◆ **Required work**
Which of the lines below hold the word "passes"? Pull each of them out.

Stored items:
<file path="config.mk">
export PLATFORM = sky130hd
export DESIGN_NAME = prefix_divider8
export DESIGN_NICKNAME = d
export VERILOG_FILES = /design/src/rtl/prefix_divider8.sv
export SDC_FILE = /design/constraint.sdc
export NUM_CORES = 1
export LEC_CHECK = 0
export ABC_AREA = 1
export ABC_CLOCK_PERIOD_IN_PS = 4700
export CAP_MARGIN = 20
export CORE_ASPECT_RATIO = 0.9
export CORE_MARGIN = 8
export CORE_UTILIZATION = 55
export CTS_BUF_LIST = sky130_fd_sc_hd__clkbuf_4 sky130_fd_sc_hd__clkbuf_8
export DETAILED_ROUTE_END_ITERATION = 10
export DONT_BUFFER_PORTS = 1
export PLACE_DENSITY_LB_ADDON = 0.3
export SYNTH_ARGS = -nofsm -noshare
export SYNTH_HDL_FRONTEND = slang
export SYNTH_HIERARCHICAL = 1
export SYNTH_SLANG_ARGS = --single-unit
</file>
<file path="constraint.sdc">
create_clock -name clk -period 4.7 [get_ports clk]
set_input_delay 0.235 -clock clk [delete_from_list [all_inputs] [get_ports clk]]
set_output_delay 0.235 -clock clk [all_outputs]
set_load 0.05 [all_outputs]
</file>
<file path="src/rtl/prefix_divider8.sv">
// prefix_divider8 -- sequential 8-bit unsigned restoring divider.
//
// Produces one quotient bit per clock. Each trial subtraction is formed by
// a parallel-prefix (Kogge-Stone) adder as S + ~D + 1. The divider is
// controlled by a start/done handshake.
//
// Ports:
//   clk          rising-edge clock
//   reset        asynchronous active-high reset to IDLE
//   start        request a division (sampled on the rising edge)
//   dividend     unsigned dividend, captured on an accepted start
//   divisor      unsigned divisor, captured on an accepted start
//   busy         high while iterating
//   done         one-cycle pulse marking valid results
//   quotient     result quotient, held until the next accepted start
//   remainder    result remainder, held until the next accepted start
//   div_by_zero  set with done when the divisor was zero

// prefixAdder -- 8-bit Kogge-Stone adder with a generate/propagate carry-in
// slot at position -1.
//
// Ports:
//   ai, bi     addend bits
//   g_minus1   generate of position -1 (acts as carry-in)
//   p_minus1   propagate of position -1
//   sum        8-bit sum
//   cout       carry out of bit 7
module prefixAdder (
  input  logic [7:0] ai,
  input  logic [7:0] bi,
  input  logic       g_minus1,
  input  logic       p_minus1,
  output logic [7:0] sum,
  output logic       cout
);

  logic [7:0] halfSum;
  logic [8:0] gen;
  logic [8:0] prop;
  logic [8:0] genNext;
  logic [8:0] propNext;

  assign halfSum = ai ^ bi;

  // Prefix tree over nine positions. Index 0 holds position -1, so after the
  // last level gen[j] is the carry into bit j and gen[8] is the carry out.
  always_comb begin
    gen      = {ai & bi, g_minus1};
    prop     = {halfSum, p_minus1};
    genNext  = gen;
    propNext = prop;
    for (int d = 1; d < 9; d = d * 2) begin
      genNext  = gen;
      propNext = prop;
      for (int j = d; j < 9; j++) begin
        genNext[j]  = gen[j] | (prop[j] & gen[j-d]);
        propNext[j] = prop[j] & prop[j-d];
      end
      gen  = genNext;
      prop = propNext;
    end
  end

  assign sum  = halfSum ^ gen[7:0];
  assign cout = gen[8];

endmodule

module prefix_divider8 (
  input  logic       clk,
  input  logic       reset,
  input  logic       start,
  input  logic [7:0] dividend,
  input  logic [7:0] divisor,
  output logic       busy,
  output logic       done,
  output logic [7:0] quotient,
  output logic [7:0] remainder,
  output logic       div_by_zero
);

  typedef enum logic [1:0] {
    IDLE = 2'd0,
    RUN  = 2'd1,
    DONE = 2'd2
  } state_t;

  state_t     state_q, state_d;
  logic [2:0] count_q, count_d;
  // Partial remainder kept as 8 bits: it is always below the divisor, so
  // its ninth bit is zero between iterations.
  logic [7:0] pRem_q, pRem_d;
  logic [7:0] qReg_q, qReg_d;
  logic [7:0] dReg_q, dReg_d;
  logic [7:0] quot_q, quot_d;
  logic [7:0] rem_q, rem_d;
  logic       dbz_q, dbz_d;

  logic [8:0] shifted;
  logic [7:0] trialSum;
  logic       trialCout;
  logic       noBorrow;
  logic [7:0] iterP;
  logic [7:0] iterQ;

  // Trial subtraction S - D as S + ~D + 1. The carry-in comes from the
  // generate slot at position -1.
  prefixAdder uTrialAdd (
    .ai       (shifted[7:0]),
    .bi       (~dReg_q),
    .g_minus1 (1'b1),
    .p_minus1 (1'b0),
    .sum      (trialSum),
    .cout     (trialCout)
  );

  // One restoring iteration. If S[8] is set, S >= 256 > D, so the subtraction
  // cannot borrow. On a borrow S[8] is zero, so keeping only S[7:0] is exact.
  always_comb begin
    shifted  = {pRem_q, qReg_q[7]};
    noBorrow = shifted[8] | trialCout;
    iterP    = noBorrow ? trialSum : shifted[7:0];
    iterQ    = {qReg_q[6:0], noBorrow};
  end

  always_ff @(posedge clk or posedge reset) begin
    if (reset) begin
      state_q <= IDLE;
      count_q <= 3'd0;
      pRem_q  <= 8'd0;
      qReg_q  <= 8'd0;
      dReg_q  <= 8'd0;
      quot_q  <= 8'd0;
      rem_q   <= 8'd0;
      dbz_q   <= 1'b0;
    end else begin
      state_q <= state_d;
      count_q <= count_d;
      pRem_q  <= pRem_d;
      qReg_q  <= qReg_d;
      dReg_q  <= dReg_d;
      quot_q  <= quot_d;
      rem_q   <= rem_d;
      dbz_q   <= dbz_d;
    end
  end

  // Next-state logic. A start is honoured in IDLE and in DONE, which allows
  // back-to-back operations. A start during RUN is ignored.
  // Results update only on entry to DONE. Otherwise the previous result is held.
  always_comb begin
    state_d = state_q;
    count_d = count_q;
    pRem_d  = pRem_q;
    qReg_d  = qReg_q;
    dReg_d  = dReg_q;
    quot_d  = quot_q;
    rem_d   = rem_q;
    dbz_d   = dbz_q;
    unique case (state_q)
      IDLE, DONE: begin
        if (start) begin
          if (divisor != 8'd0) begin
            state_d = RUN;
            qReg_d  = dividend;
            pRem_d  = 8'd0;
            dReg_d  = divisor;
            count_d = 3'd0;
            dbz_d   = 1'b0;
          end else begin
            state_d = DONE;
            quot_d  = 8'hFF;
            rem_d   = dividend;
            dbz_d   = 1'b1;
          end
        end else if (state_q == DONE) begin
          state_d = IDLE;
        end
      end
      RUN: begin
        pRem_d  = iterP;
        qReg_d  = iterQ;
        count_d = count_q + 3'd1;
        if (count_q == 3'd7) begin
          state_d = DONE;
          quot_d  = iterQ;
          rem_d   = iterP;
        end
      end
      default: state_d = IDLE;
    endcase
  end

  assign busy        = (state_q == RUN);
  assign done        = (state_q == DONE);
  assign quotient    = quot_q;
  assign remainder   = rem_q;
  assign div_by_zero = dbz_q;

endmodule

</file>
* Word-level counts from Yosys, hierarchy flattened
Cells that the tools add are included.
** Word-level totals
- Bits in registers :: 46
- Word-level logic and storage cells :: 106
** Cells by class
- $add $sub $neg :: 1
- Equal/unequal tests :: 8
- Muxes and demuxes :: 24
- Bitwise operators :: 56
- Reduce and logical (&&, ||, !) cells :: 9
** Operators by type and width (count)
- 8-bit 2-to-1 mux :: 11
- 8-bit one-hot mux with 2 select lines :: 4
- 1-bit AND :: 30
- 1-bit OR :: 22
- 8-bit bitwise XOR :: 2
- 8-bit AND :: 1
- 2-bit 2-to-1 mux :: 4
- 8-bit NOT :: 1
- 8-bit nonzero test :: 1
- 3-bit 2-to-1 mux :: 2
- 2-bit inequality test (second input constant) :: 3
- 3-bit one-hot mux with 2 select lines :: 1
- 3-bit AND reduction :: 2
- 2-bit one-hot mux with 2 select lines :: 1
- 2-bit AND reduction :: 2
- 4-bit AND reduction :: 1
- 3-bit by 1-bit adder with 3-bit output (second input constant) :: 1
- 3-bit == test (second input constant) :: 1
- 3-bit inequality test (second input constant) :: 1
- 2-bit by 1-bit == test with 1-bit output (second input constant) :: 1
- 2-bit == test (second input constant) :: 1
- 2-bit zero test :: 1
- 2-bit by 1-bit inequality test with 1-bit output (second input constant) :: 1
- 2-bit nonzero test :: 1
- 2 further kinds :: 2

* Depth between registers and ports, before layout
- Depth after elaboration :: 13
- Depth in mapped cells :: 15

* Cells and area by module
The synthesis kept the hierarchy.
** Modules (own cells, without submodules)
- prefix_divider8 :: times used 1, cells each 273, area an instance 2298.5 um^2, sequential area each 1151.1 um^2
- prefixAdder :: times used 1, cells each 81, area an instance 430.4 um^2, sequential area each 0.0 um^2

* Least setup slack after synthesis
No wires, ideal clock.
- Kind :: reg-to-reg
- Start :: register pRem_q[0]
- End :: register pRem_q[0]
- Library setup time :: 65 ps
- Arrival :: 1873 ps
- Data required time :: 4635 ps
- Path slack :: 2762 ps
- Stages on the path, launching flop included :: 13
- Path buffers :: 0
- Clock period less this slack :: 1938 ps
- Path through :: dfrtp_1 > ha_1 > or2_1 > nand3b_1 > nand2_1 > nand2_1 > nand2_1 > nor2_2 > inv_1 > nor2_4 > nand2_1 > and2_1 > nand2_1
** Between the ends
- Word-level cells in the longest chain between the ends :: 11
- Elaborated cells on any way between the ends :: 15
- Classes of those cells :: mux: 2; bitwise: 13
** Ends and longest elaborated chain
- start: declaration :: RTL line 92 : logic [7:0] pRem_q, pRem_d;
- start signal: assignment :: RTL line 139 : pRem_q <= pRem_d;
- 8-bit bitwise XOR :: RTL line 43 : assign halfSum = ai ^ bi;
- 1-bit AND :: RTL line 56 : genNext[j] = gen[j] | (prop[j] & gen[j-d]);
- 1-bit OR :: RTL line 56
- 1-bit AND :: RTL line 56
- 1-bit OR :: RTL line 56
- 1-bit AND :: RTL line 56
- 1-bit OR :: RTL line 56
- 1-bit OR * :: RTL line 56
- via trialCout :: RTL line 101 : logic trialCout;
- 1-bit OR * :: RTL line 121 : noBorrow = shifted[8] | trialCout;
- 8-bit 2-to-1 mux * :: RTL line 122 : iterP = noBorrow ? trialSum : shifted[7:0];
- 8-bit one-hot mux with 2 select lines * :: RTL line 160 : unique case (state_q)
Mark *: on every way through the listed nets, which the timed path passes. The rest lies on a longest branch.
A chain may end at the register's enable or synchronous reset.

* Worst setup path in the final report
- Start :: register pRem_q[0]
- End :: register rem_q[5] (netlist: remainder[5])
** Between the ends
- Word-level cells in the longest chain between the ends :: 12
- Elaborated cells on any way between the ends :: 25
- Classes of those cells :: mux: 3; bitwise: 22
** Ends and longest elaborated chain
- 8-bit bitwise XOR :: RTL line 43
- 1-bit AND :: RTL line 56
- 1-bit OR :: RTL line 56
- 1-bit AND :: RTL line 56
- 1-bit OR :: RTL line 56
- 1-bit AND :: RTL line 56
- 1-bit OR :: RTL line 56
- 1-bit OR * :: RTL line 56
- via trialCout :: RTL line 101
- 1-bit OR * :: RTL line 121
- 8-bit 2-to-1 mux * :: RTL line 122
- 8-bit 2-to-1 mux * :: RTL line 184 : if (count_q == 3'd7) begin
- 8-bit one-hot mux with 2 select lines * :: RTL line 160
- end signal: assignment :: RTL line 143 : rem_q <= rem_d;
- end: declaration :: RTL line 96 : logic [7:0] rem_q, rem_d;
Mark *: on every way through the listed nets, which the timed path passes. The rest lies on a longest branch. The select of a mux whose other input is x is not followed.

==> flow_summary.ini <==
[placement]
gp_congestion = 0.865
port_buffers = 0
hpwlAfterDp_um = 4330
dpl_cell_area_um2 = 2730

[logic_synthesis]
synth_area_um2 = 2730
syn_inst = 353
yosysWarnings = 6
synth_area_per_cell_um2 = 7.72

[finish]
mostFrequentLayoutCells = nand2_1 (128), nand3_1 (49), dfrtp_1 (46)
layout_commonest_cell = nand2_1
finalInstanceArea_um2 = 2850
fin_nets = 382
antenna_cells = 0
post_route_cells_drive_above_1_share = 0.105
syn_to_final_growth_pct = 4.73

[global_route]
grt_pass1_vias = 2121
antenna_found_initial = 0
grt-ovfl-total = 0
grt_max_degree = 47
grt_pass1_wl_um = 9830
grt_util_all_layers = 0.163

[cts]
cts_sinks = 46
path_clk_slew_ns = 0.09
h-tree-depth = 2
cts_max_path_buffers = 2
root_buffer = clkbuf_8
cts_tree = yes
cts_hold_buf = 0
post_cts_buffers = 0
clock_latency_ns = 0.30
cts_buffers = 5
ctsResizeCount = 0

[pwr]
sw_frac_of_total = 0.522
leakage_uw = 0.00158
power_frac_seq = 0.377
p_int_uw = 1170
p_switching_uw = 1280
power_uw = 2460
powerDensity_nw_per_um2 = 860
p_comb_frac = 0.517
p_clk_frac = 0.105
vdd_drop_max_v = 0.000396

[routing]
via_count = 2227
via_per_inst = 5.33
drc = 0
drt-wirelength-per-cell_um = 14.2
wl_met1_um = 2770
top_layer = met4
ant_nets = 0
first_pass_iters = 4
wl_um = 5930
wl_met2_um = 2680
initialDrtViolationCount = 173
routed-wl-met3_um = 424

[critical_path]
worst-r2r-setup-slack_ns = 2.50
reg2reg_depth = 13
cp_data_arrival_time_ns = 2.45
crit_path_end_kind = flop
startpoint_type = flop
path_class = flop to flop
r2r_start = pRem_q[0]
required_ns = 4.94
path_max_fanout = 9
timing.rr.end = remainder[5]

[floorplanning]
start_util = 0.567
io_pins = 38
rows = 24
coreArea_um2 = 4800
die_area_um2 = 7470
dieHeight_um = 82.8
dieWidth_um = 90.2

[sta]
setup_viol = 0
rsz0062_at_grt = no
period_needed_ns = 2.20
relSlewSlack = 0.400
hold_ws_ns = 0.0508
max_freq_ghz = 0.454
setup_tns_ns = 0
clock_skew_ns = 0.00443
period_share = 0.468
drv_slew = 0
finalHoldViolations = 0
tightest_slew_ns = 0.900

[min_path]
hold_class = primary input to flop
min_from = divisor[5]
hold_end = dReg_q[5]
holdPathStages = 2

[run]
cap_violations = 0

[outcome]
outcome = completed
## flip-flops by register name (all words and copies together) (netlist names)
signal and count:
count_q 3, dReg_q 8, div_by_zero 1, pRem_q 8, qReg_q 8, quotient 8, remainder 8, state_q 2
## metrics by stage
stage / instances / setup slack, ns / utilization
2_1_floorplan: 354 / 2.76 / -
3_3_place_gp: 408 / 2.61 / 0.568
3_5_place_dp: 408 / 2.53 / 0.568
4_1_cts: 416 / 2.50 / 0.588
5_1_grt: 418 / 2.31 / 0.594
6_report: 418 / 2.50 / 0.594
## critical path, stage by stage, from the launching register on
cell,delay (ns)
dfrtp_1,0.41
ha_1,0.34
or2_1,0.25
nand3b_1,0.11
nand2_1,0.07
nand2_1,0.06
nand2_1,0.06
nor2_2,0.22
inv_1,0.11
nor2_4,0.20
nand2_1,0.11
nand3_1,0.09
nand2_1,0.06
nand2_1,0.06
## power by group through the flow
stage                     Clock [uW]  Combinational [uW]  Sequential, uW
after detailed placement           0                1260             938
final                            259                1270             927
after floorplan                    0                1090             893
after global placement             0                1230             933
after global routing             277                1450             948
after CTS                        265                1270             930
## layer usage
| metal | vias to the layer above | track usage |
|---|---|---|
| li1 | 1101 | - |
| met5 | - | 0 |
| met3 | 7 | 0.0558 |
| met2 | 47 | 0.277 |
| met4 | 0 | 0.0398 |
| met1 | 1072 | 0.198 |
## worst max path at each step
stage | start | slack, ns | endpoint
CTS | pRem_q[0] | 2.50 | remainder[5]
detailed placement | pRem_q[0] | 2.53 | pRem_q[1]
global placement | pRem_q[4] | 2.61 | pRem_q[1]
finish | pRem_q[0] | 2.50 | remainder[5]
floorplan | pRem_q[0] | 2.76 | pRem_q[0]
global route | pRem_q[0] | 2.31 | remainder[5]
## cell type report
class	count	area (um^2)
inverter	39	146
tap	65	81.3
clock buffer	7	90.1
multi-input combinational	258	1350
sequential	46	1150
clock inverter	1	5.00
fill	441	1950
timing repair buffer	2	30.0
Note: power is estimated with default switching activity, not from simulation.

◆ **Your response**
Mark *: on every way through the listed nets, which the timed path passes. The rest lies on a longest branch.
Mark *: on every way through the listed nets, which the timed path passes. The rest lies on a longest branch. The select of a mux whose other input is x is not followed.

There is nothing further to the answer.